Location: Corn Insects and Crop Genetics ResearchTitle: Recurrent selection to alter grain phytic acid concentration and iron bioavailability
|BEAVERS, ALYSSA - Iowa State University|
|GOGGI, SUSANA - Iowa State University|
|REDDY, MANJU - Iowa State University|
|Moran Lauter, Adrienne|
Submitted to: Crop Science
Publication Type: Peer Reviewed Journal
Publication Acceptance Date: 3/17/2015
Publication Date: 7/2/2015
Citation: Beavers, A., Goggi, S., Reddy, M., Moran Lauter, A., Scott, M.P. 2015. Recurrent selection to alter grain phytic acid concentration and iron bioavailability. Crop Science. 55:1-8. DOI: 10.2135/cropsci2014.12.0807.
Interpretive Summary: Phytic acid is a chemical that accumulates in the grain of corn. It is important for seed germination, but in grain used for animal feed, it causes enviromental problems, increasing the tendency of animal waste to cause algae blooms lakes and rivers. Researchers have tried to reduce phytic acid using mutations, but this approach often results in reduced seed germination. We demonstrate that it is possible to reduce phytic acid content without reducing seed germination by traditional plant breeding. Futhermore, this approach to phytic acid reduction increases the amount of iron in the grain that is available for nutrition. This work illustrates a new approach for producing maize varieties that are better for the environment and more nutritious.
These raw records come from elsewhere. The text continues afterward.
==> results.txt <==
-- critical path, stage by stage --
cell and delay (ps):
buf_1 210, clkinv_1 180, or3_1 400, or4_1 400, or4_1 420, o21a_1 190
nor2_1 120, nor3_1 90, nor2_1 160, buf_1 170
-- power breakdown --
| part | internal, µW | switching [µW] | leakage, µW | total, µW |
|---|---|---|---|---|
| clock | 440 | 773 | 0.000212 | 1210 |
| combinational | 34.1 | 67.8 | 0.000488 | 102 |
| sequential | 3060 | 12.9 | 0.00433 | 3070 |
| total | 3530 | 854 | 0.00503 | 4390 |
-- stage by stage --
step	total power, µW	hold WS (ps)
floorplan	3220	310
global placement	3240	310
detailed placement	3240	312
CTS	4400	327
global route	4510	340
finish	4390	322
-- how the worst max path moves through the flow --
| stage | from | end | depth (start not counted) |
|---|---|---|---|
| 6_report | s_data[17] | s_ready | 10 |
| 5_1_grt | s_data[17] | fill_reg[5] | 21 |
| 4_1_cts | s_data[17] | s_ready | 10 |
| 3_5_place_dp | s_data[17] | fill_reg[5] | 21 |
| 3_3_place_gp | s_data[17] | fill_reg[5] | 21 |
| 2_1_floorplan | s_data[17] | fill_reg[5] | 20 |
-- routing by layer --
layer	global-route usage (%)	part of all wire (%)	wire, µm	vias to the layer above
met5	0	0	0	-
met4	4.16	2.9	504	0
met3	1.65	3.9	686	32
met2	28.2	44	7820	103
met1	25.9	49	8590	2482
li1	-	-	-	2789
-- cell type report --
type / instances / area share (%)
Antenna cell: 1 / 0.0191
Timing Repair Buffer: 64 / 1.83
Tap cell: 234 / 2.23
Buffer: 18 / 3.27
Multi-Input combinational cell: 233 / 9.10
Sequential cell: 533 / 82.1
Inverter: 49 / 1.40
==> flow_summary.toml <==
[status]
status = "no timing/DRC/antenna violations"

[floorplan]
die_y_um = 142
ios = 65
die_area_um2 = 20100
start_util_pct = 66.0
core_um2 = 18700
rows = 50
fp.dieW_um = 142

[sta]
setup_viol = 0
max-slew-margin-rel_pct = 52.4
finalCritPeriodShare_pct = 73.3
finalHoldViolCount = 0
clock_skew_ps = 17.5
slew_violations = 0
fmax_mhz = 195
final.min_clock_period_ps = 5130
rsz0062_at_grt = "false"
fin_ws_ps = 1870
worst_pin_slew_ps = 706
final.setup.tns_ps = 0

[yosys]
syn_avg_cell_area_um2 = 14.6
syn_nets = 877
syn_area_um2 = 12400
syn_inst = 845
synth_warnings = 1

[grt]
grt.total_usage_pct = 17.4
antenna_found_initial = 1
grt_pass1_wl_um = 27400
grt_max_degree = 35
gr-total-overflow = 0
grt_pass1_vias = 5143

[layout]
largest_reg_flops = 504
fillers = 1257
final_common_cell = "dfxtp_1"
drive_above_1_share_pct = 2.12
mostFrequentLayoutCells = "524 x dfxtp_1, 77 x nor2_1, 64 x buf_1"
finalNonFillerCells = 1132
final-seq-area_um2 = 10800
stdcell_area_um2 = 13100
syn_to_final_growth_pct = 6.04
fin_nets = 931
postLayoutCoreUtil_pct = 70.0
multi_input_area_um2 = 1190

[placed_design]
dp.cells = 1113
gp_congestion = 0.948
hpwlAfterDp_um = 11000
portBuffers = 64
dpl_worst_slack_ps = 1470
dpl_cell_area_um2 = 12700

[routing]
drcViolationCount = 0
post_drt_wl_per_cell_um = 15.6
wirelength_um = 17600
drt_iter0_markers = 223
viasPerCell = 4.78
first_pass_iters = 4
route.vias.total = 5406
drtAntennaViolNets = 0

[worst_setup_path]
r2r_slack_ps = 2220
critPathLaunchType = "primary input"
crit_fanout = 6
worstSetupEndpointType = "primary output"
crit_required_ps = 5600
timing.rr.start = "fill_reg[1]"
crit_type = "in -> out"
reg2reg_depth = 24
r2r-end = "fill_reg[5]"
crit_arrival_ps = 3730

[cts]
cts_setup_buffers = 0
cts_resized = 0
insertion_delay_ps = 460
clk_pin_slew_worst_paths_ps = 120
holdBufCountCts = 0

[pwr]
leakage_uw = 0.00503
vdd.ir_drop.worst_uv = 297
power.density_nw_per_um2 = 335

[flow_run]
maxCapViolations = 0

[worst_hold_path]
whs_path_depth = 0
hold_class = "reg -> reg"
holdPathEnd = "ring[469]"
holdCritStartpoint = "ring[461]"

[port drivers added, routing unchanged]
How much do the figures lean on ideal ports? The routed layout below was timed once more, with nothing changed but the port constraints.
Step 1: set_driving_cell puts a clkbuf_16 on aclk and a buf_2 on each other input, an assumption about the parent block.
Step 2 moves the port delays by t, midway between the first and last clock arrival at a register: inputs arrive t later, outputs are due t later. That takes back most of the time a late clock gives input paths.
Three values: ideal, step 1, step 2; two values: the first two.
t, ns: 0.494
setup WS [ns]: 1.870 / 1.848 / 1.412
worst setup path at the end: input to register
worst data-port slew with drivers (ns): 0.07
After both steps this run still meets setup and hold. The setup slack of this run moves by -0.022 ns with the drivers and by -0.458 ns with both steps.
This design comes from an exercise in tuning for small area, a short achievable clock period and few clock cycles on the open sky130 flow, not from production work. Only simulation tests tie the RTL to the original design; equivalence was not proved. Power and IR drop assume default switching activity.

== oak ==
==> flow/design.v <==
`timescale 1ns/100ps
module ptranspose (
	input  logic        clk,
	input  logic        rst,
	input  logic        in_valid,
	input  logic [31:0] in_data,
	output logic        in_ready,
	output logic        out_valid,
	output logic [31:0] out_data,
	input  logic        out_ready
);
	logic [3:0]  wcnt;      
	logic [3:0]  rcnt;      
	logic [15:0] rsel;      
	logic        rsel0_n;   
	logic [15:1] rsel_q;
	logic        in_block;  
	logic        rpar;      
	logic        ahead;     
	logic        wpar;      
	logic can_read, rd_en, wr_en, wr_last, rd_last, ahead_n;
	always_comb begin
		if (ahead) can_read = 1'b1;
		else case ({rcnt[3], rcnt[0]})
			2'b00: can_read = wcnt[3] || wcnt[2:0] == 3'd7;
			2'b10: can_read = wcnt[3];
			2'b01: can_read = wcnt == 4'd15;
			default: can_read = 1'b0;
		endcase
	end
	assign rd_en   = can_read && (!out_valid || out_ready);
	assign rsel     = {rsel_q, !rsel0_n};
	assign in_ready = !in_block;
	assign wr_en    = in_valid && in_ready;
	assign wr_last = wcnt == 4'd15;
	assign rd_last = rcnt == 4'd15;
	assign ahead_n = ahead ? !(rd_en && rd_last) : (wr_en && wr_last);
	logic [3:0] wcnt_i, rcnt_i, wcnt_n, rcnt_n;
	assign wcnt_i = wcnt + 1'b1;
	assign rcnt_i = rcnt + 1'b1;
	assign wcnt_n = wr_en ? wcnt_i : wcnt;
	assign rcnt_n = rd_en ? rcnt_i : rcnt;
	always_ff @(posedge clk or posedge rst) begin
		if (rst) begin
			wcnt      <= '0;
			rcnt      <= '0;
			rsel0_n   <= 1'b0;
			rsel_q    <= '0;
			rpar      <= 1'b0;
			ahead     <= 1'b0;
			wpar      <= 1'b0;
			in_block  <= 1'b0;
			out_valid <= 1'b0;
		end else begin
			wcnt <= wcnt_n;
			rcnt <= rcnt_n;
			if (rd_en) begin
				rsel0_n <= !rsel[15];
				rsel_q  <= rsel[14:0];
			end
			if (rd_en && rd_last) rpar <= !rpar;
			ahead <= ahead_n;
			if (wr_en && wr_last) wpar <= !wpar;
			in_block <= ahead_n && (wcnt_n == rcnt_n);
			if (!out_valid || out_ready) out_valid <= can_read;
		end
	end
	logic [7:0] wbus [4];
	for (genvar b = 0; b < 4; b++) begin : gen_wbus
		logic [1:0] lane;
		assign lane    = 2'(b) - wcnt[2:1];
		assign wbus[b] = in_data[8*lane +: 8];
	end
	logic [7:0] slot [8][8];
	logic [31:0] rd_data;
	for (genvar R = 0; R < 8; R++) begin : gen_r
		for (genvar C = 0; C < 8; C++) begin : gen_c
			logic we;
			assign we = in_ready && (wpar ? (wcnt == 4'(2 * C + R / 4)) : (wcnt == 4'(2 * R + C / 4)));
			always_ff @(posedge clk) begin
				if (we) slot[R][C] <= wbus[(R + C) % 4];
			end
		end
	end
	always_comb begin
		rd_data = '0;
		for (int k = 0; k < 4; k++) begin
			for (int c = 0; c < 8; c++) begin
				for (int h = 0; h < 2; h++) begin
					if (rsel[2*c + h] && !rpar) rd_data[8*k +: 8] = rd_data[8*k +: 8] | slot[4*h + k][c];
					if (rsel[2*c + h] &&  rpar) rd_data[8*k +: 8] = rd_data[8*k +: 8] | slot[c][4*h + k];
				end
			end
		end
	end
	always_ff @(posedge clk) begin
		if (!out_valid || out_ready) out_data <= rd_data;
	end
endmodule
clock: 4.4 ns
lec_check: 0
cap_margin: 20
core_margin: 2
core_utilization: 30
cts_cluster_diameter: 80
cts_cluster_size: 24
place_density: 0.7
setup_slack_margin: 2.3
slew_margin: 20
tns_end_percent: 30
run.sh (not shown) runs the stock make flow with config.mk's settings and CLKGATE_MAP_FILE= SYNTH_SCRIPT=/design/flow/synth_recipe.tcl, a recipe that flattens the netlist after the stock synthesis.
oak went all the way through the flow, and no timing, DRC or antenna check failed.
Testbench counts of oak, summed over its fixed seeds: cycles 6,264.
Input changes introduced in pine (baseline for comparison: oak):
- a deleted PLACE_DENSITY that had been 0.7
Delta (pine minus oak): clock network power share shows an increase of 0.8 points; basic-gate share of the synthesized area counting and, or, nand and nor cells shows no meaningful change; total number of vias shows an increase of 292; logic depth of the worst register-to-register path shows an increase of 2; total power shows an increase of 6.8%.
Comparing oak and pine, the higher sequential power is on oak.

## what the ideal ports hide
No port has a modelled driver above. Below, the same layouts with a new extraction and two added sets of constraints.
Step 1, drivers: a clkbuf_16 drives clk and a buf_2 each remaining input, both assumed.
Step 2 adds t to the input delays and takes it off the output delays; t is the mean of the earliest and latest rising clock arrival at the registers after step 1. Input paths then give back, and output paths get back, about the clock's delay inside the block.
Three values: ideal ports, drivers, drivers and shift; two values: the first two.
run | t, ns | setup WS [ns] | worst slew at a driven data input, ns
oak | 0.685 | 2.039 / 2.039 / 1.646 | 0.08
pine | 0.645 | 2.076 / 2.076 / 1.740 | 0.07
After both steps every run listed still meets setup and hold. The setup slack of oak, which loses most, moves by 0.000 ns with the drivers and by -0.393 ns with both steps.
Technical Abstract: Most of the phosphorus (P) in cereal grains is in the form of phytic acid, a potent inhibitor of iron absorption that cannot be digested by monogastric livestock or humans. High phytate content in staple crops contributes to the high incidence of iron deficiency in developing countries. Low phytic acid (lpa) maize mutants are seen as a potential strategy to improve iron bioavailability, but they have poor seed quality. Our objective was to develop both low and high phytic acid maize populations using recurrent selection, and to determine if low phytic acid maize developed through this method has improved seed quality and iron bioavailability when compared to lpa mutant maize. Three cycles of selection were carried out in two broad-based synthetic populations, BS11 and BS31. Our research found that recurrent selection produced a significant difference in phytic acid content between the high and low BS11 populations (P<0.05), but not in the BS31 populations (P>0.05). The BS11LPA maize population had improved seed germination relative to lpa mutant inbred lines (13-16%, P<0.05), and similar iron bioavailability (P>0.05).